I (still) agree with the space concern.

One way to address the support issue is to replace the torque tube with a beam (all the way to the battery box structure, or to a convenient intermediate location). The situation is similar to the Miata, which has a Power Plant Frame performing this function.


----------



## mike.gamble (Aug 16, 2019)

I’m still struggling to find an electric motor over here but, this has just popped up on eBay, would it be suitable - I know nothing about what would make a good donor motor!!!


----------



## mike.gamble (Aug 16, 2019)

I’ve tracked a breakers down who have a few motors available and I’m going to give them a call tomorrow and hopefully, finally get my hands on a motor!

However, I don’t really know what I’m talking about - what do I need to ask?

Everyone seems to mention the size - 11” motor etc and I’m guessing I want a 48v DC but when it comes to the max rpm, do I need a certain or, minimum rpm speed?


----------



## MattsAwesomeStuff (Aug 10, 2017)

mike.gamble said:


> Everyone seems to mention the size - 11” motor etc and I’m guessing I want a 48v DC but when it comes to the max rpm, do I need a certain or, minimum rpm speed?


Knowing the context of where they were used, you're probably fine to just pick a general motor. The specs are going to be in the same ballpark.

What you want to look for are brushes and a commutator in good shape.

You'll want 4 terminals accessible. You'll want it to be a series-wound motor. 

Show up with a spare car battery and some jumper cables, and a jumper wire (to connect between coils that your jumper cables aren't on). Make sure it spins. If it squeels, not a big deal, you'll want new bearings anyways and a bearing set is $20.


----------



## evric (Oct 26, 2008)

If I were you, I would use one of the new Netgain Hyper 9 AC motors.
This will give you regen and especially no brushes to wear out.

These come as kit complete with controller, meter, foot pedal, contactor and LV wiring.

It would be a lot more expensive that a fork lift motor, but much better in the long run.
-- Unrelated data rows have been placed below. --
**src/spf_pkg.sv**
```systemverilog
// shared constants and types for the serial packet framer host
package spf_pkg;
   // ------------------------------------------------------------
   // framing characters
   // ------------------------------------------------------------
   localparam logic [7:0] ESCAPE_CHAR = 8'h80;
   localparam logic [7:0] FRAME_START_CHAR = 8'h81;
   localparam logic [7:0] FRAME_END_CHAR = 8'h82;
   localparam logic [7:0] ESC_CLEAR_MASK = 8'h7F;
   localparam logic [7:0] ESC_SET_MASK = 8'h80;
   // ------------------------------------------------------------
   // packet layout
   // ------------------------------------------------------------
   localparam int HDR_NODE_LSB = 0;
   localparam int HDR_TYPE_LSB = 4;
   localparam int HDR_RSV_BIT = 7;
   localparam logic [2:0] INFO_PACKET_SEQ_ZERO = 3'h0;
   localparam logic [2:0] INFO_PACKET_SEQ_ONE = 3'h1;
   localparam logic [2:0] LINK_RESET_PACKET = 3'h2;
   localparam logic [2:0] UNNUMBERED_ACK_PACKET = 3'h3;
   localparam logic [6:0] MAX_DATA = 7'h40;
   localparam logic [6:0] OVERHEAD = 7'h03;
   localparam logic [6:0] MAX_PKT = 7'h43;
   // ------------------------------------------------------------
   // crc: x^16 + x^12 + x^5 + 1, bit-reversed form, lsb first
   // ------------------------------------------------------------
   localparam logic [15:0] CRC_POLY_REV = 16'h8408;
   localparam logic [15:0] CRC_INIT = 16'h0000;
   // ------------------------------------------------------------
   // timing
   // ------------------------------------------------------------
   localparam int CLK_HZ = 200_000_000;
   localparam int BAUD_BPS = 9600;
   localparam int BIT_CYCLES = CLK_HZ / BAUD_BPS;
   localparam int SYNC_STAGES = 3;

   typedef struct packed {
      logic rsv;
      logic [2:0] ptype;
      logic [3:0] node;
   } spf_hdr_s;
endpackage

```
**src/spf_uart.sv**
```systemverilog
// 8n1 uart at a fixed bit time, with a three-stage filtered receiver
`timescale 1ns/1ps
module spf_uart
   import spf_pkg::*;
#(
   parameter int BIT_CYC = BIT_CYCLES
) (
   input wire logic core_clk,
   input wire logic srst,
   input wire logic tx_valid,
   input wire logic [7:0] tx_data,
   output logic tx_ready,
   output logic txd,
   input wire logic rxd,
   output logic rx_valid,
   output logic [7:0] rx_data
);
   // ------------------------------------------------------------
   // transmitter
   // ------------------------------------------------------------
   logic [9:0] tsh_q;
   logic [3:0] tbits_q;
   logic [15:0] tcnt_q;
   wire tx_fire = tx_valid && tx_ready;
   wire tcnt_end = (tcnt_q == 16'(BIT_CYC - 1));

   always_ff @(posedge core_clk) begin
      if (srst) begin
         tsh_q <= 10'h3FF;
         tbits_q <= 4'h0;
         tcnt_q <= 16'h0000;
         tx_ready <= 1'b0;
         txd <= 1'b1;
      end else if (tx_fire) begin
         tsh_q <= {1'b1, tx_data, 1'b0};
         tbits_q <= 4'hA;
         tcnt_q <= 16'h0000;
         tx_ready <= 1'b0;
      end else if (tbits_q != 4'h0) begin
         txd <= tsh_q[0];
         tcnt_q <= tcnt_end ? 16'h0000 : tcnt_q + 16'h0001;
         if (tcnt_end) begin
            tsh_q <= {1'b1, tsh_q[9:1]};
            tbits_q <= tbits_q - 4'h1;
            tx_ready <= (tbits_q == 4'h1);
         end
      end else begin
         txd <= 1'b1;
         tx_ready <= 1'b1;
      end
   end

   // ------------------------------------------------------------
   // receiver
   // ------------------------------------------------------------
   logic [SYNC_STAGES-1:0] sync_q;
   logic rx_lvl_q;
   logic rbusy_q;
   logic [3:0] rbits_q;
   logic [15:0] rcnt_q;
   logic [8:0] rsh_q;
   wire rcnt_end = (rcnt_q == 16'h0000);

   always_ff @(posedge core_clk) begin
      if (srst) begin
         sync_q <= '1;
         rx_lvl_q <= 1'b1;
      end else begin
         sync_q <= {sync_q[SYNC_STAGES-2:0], rxd};
         if (sync_q[1] == sync_q[2]) begin
            rx_lvl_q <= sync_q[2];
         end
      end
   end

   always_ff @(posedge core_clk) begin
      if (srst) begin
         rbusy_q <= 1'b0;
         rbits_q <= 4'h0;
         rcnt_q <= 16'h0000;
         rsh_q <= 9'h000;
         rx_valid <= 1'b0;
         rx_data <= 8'h00;
      end else begin
         rx_valid <= 1'b0;
         if (!rbusy_q) begin
            if (!rx_lvl_q) begin
               rbusy_q <= 1'b1;
               rbits_q <= 4'hA;
               rcnt_q <= 16'(BIT_CYC / 2);
            end
         end else if (!rcnt_end) begin
            rcnt_q <= rcnt_q - 16'h0001;
         end else begin
            rcnt_q <= 16'(BIT_CYC - 1);
            rbits_q <= rbits_q - 4'h1;
            rsh_q <= {rx_lvl_q, rsh_q[8:1]};
            if (rbits_q == 4'hA && rx_lvl_q) begin
               rbusy_q <= 1'b0;
            end
            if (rbits_q == 4'h1) begin
               rbusy_q <= 1'b0;
               rx_valid <= rx_lvl_q;
               rx_data <= rsh_q[8:1];
            end
         end
      end
   end
endmodule // spf_uart

```
**src/spf_host.sv**
```systemverilog
// host end of the framed serial link: frame encoder, decoder and crc
// ------------------------------------------------------------
// How it works
// - characters travel full duplex, asynchronous, at 9600 bit/s
// - packets are 8-bit bytes, sent as frames of 8-bit characters
// - every frame opens with 0x81 and closes with 0x82
// - bytes 0x80..0x82 go as 0x80 then the byte with msb cleared
// - every other byte goes unchanged as one character
// - packet is one header byte, zero or more data, two crc bytes
// - header: node in bits 0-3, type in bits 4-6, bit 7 zero
// - type 0 is info packet sequence zero, type 1 sequence one
// - only the master sends type 2, the link reset packet
// - data section holds 0 to 64 bytes
// - crc bytes are chosen so crc over the whole packet is zero
// - crc polynomial is x^16 + x^12 + x^5 + 1
// - one master, many slaves, slave chosen by header address
// - packets whose whole-packet crc is not zero are dropped
// ------------------------------------------------------------
`timescale 1ns/1ps
module spf_host
   import spf_pkg::*;
#(
   parameter int BIT_CYC = BIT_CYCLES
) (
   input wire logic core_clk,
   input wire logic srst,
   output logic ser_txd,
   input wire logic ser_rxd,
   input wire logic tx_wr_en,
   input wire logic [5:0] tx_wr_addr,
   input wire logic [7:0] tx_wr_data,
   input wire logic tx_go,
   input wire logic [2:0] tx_type,
   input wire logic [3:0] tx_node,
   input wire logic [6:0] tx_len,
   output logic tx_busy,
   input wire logic [5:0] rx_rd_addr,
   output logic [7:0] rx_rd_data,
   output logic rx_pkt_valid,
   output spf_hdr_s rx_pkt_hdr,
   output logic [6:0] rx_pkt_len,
   output logic rx_pkt_drop
);
   // ------------------------------------------------------------
   // helpers
   // ------------------------------------------------------------
   function automatic logic [15:0] crc_byte(input logic [15:0] c, input logic [7:0] b);
      logic [15:0] r;
      r = c;
      for (int i = 0; i < 8; i++) begin
         r = (r[0] ^ b[i]) ? ((r >> 1) ^ CRC_POLY_REV) : (r >> 1);
      end
      return r;
   endfunction

   function automatic logic is_special(input logic [7:0] b);
      return (b == ESCAPE_CHAR) || (b == FRAME_START_CHAR) || (b == FRAME_END_CHAR);
   endfunction

   // ------------------------------------------------------------
   // uart
   // ------------------------------------------------------------
   logic u_tx_valid;
   logic [7:0] u_tx_data;
   logic u_tx_ready;
   logic u_rx_valid;
   logic [7:0] u_rx_data;

   spf_uart #(.BIT_CYC(BIT_CYC)) u_uart (
      .core_clk(core_clk),
      .srst(srst),
      .tx_valid(u_tx_valid),
      .tx_data(u_tx_data),
      .tx_ready(u_tx_ready),
      .txd(ser_txd),
      .rxd(ser_rxd),
      .rx_valid(u_rx_valid),
      .rx_data(u_rx_data)
   );

   // ------------------------------------------------------------
   // frame encoder
   // ------------------------------------------------------------
   typedef enum logic [2:0] {T_IDLE, T_SOM, T_BODY, T_ESC2, T_EOM} spf_tx_e;
   spf_tx_e tst_q;
   logic [7:0] tbuf [0:63];
   spf_hdr_s thdr_q;
   logic [6:0] tlen_q;
   logic [6:0] tidx_q;
   logic [15:0] tcrc_q;
   logic [3:0] exp_node_q;

   wire [6:0] tdat_idx = tidx_q - 7'h01;
   wire [7:0] cur_byte = (tidx_q == 7'h00) ? thdr_q :
                         (tidx_q <= tlen_q) ? tbuf[tdat_idx[5:0]] :
                         (tidx_q == tlen_q + 7'h01) ? tcrc_q[7:0] : tcrc_q[15:8];
   wire cur_special = is_special(cur_byte);
   wire tx_fire = u_tx_valid && u_tx_ready;
   wire last_body = (tidx_q == tlen_q + 7'h02);
   wire advance = tx_fire && ((tst_q == T_ESC2) || (tst_q == T_BODY && !cur_special));

   assign u_tx_valid = (tst_q != T_IDLE);
   assign u_tx_data = (tst_q == T_SOM) ? FRAME_START_CHAR :
                      (tst_q == T_EOM) ? FRAME_END_CHAR :
                      (tst_q == T_ESC2) ? (cur_byte & ESC_CLEAR_MASK) :
                      cur_special ? ESCAPE_CHAR : cur_byte;

   always_ff @(posedge core_clk) begin
      if (tx_wr_en && tst_q == T_IDLE) begin
         tbuf[tx_wr_addr] <= tx_wr_data;
      end
   end

   always_ff @(posedge core_clk) begin
      if (srst) begin
         tst_q <= T_IDLE;
         thdr_q <= '0;
         tlen_q <= 7'h00;
         tidx_q <= 7'h00;
         tcrc_q <= CRC_INIT;
         exp_node_q <= 4'h0;
         tx_busy <= 1'b0;
      end else begin
         unique case (tst_q)
            T_IDLE: begin
               if (tx_go) begin
                  thdr_q <= '{rsv: 1'b0, ptype: tx_type, node: tx_node};
                  exp_node_q <= tx_node;
                  tlen_q <= (tx_len > MAX_DATA) ? MAX_DATA : tx_len;
                  tidx_q <= 7'h00;
                  tcrc_q <= CRC_INIT;
                  tst_q <= T_SOM;
                  tx_busy <= 1'b1;
               end
            end
            T_SOM: if (tx_fire) tst_q <= T_BODY;
            T_BODY, T_ESC2: begin
               if (tx_fire && tst_q == T_BODY && cur_special) begin
                  tst_q <= T_ESC2;
               end else if (advance) begin
                  tst_q <= last_body ? T_EOM : T_BODY;
                  tidx_q <= tidx_q + 7'h01;
                  if (tidx_q <= tlen_q) begin
                     tcrc_q <= crc_byte(tcrc_q, cur_byte);
                  end
               end
            end
            T_EOM: begin
               if (tx_fire) begin
                  tst_q <= T_IDLE;
                  tx_busy <= 1'b0;
               end
            end
         endcase
      end
   end

   // ------------------------------------------------------------
   // frame decoder
   // ------------------------------------------------------------
   logic [7:0] rbuf [0:66];
   logic in_frame_q;
   logic esc_q;
   logic ovf_q;
   logic [6:0] rcnt_q;
   logic [15:0] rcrc_q;

   wire c_som = u_rx_valid && (u_rx_data == FRAME_START_CHAR);
   wire c_eom = u_rx_valid && in_frame_q && (u_rx_data == FRAME_END_CHAR);
   wire c_esc = u_rx_valid && in_frame_q && !c_eom && !esc_q && (u_rx_data == ESCAPE_CHAR);
   wire c_dat = u_rx_valid && in_frame_q && !c_som && !c_eom && !c_esc;
   wire [7:0] rbyte = esc_q ? (u_rx_data | ESC_SET_MASK) : u_rx_data;
   wire spf_hdr_s rhdr = rbuf[0];
   wire pkt_good = !ovf_q && (rcnt_q >= OVERHEAD) && (rcrc_q == 16'h0000)
                   && (rhdr.node == exp_node_q);
   wire [6:0] rd_idx = {1'b0, rx_rd_addr} + 7'h01;

   always_ff @(posedge core_clk) begin
      if (c_dat && rcnt_q < MAX_PKT) begin
         rbuf[rcnt_q] <= rbyte;
      end
      rx_rd_data <= rbuf[rd_idx];
   end

   always_ff @(posedge core_clk) begin
      if (srst) begin
         in_frame_q <= 1'b0;
         esc_q <= 1'b0;
         ovf_q <= 1'b0;
         rcnt_q <= 7'h00;
         rcrc_q <= CRC_INIT;
         rx_pkt_valid <= 1'b0;
         rx_pkt_drop <= 1'b0;
         rx_pkt_hdr <= '0;
         rx_pkt_len <= 7'h00;
      end else begin
         rx_pkt_valid <= 1'b0;
         rx_pkt_drop <= 1'b0;
         if (c_som) begin
            in_frame_q <= 1'b1;
            esc_q <= 1'b0;
            ovf_q <= 1'b0;
            rcnt_q <= 7'h00;
            rcrc_q <= CRC_INIT;
         end else if (c_eom) begin
            in_frame_q <= 1'b0;
            rx_pkt_valid <= pkt_good;
            rx_pkt_drop <= !pkt_good;
            if (pkt_good) begin
               rx_pkt_hdr <= rhdr;
               rx_pkt_len <= rcnt_q - OVERHEAD;
            end
         end else if (c_esc) begin
            esc_q <= 1'b1;
         end else if (c_dat) begin
            esc_q <= 1'b0;
            rcrc_q <= crc_byte(rcrc_q, rbyte);
            if (rcnt_q < MAX_PKT) begin
               rcnt_q <= rcnt_q + 7'h01;
            end else begin
               ovf_q <= 1'b1;
            end
         end
      end
   end
endmodule // spf_host

```
--- src/inc/fds_pkg.sv ---
// Package: register map, field positions and codes of the disk status block
package fds_pkg;

    // Register byte offsets on APB
    localparam logic [11:0] OFF_CTRL   = 12'h000;
    localparam logic [11:0] OFF_DATA   = 12'h004;
    localparam logic [11:0] OFF_ADDR   = 12'h008;
    localparam logic [11:0] OFF_ISTAT  = 12'h00C;
    localparam logic [11:0] OFF_IMASK  = 12'h010;

    // Control register fields
    localparam int CTL_ERR     = 15;
    localparam int CTL_DONE    = 7;
    localparam int CTL_IEN     = 6;
    localparam int CTL_UNIT    = 4;
    localparam int CTL_FUNC_HI = 3;
    localparam int CTL_FUNC_LO = 1;
    localparam int CTL_GO      = 0;

    // Status word fields
    localparam int ST_READY   = 7;
    localparam int ST_DELETED = 5;
    localparam int ST_MISSING = 4;
    localparam int ST_CRC     = 3;
    localparam int ST_LOST    = 2;
    localparam int ST_BADLOC  = 1;
    localparam int ST_INIT    = 0;

    // Address register fields
    localparam int ADR_TRK_HI = 14;
    localparam int ADR_TRK_LO = 8;
    localparam int ADR_SEC_HI = 4;
    localparam int ADR_SEC_LO = 0;

    // Valid address range: tracks 0..76, sectors 1..26
    localparam logic [6:0] TRACK_MAX  = 7'h4C;
    localparam logic [4:0] SECTOR_MIN = 5'h01;
    localparam logic [4:0] SECTOR_MAX = 5'h1A;

    // Interrupt status bits
    localparam int IRQ_DONE = 0;
    localparam int IRQ_ERR  = 1;

    // Reset values
    localparam logic [15:0] CTRL_RESET = 16'h0080;
    localparam logic [15:0] WORD_RESET = 16'h0000;
    localparam logic [1:0]  IRQ_RESET  = 2'h0;

    // Function codes
    typedef enum logic [2:0] {
        FN_FILL    = 3'h0,
        FN_EMPTY   = 3'h1,
        FN_WRITE   = 3'h2,
        FN_READ    = 3'h3,
        FN_INIT    = 3'h4,
        FN_STATUS  = 3'h5,
        FN_WRDEL   = 3'h6,
        FN_RESTORE = 3'h7
    } fds_func_t;

    // Sequencer states
    typedef enum logic [0:0] {
        SQ_IDLE = 1'b0,
        SQ_BUSY = 1'b1
    } fds_state_t;

endpackage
Simple replace the ICE with the AC motor, leaving the rest in place.


----------



## Duncan (Dec 8, 2008)

evric said:


> If I were you, I would use one of the new Netgain Hyper 9 AC motors.
> This will give you regen and especially no brushes to wear out.
> 
> These come as kit complete with controller, meter, foot pedal, contactor and LV wiring.
> ...


A Porsche with a wimpy Hyper 9 - !!!


----------



## Tremelune (Dec 8, 2009)

I mean...The 924 put out under 100hp...The Netgear would double the torque...The problem is that they cost thousands.


----------



## brian_ (Feb 7, 2017)

Duncan said:


> A Porsche with a wimpy Hyper 9 - !!!


More like a VW/Audi ... but yes, even though base 924 was not powerful, it would be nice to do better than a HyPer9 could.


----------



## remy_martian (Feb 4, 2019)

1) The 5kW motor spec will get you a premium sports car brand golf cart. Did you mean 50? Even that is a bit lame for a Porsche, IMO.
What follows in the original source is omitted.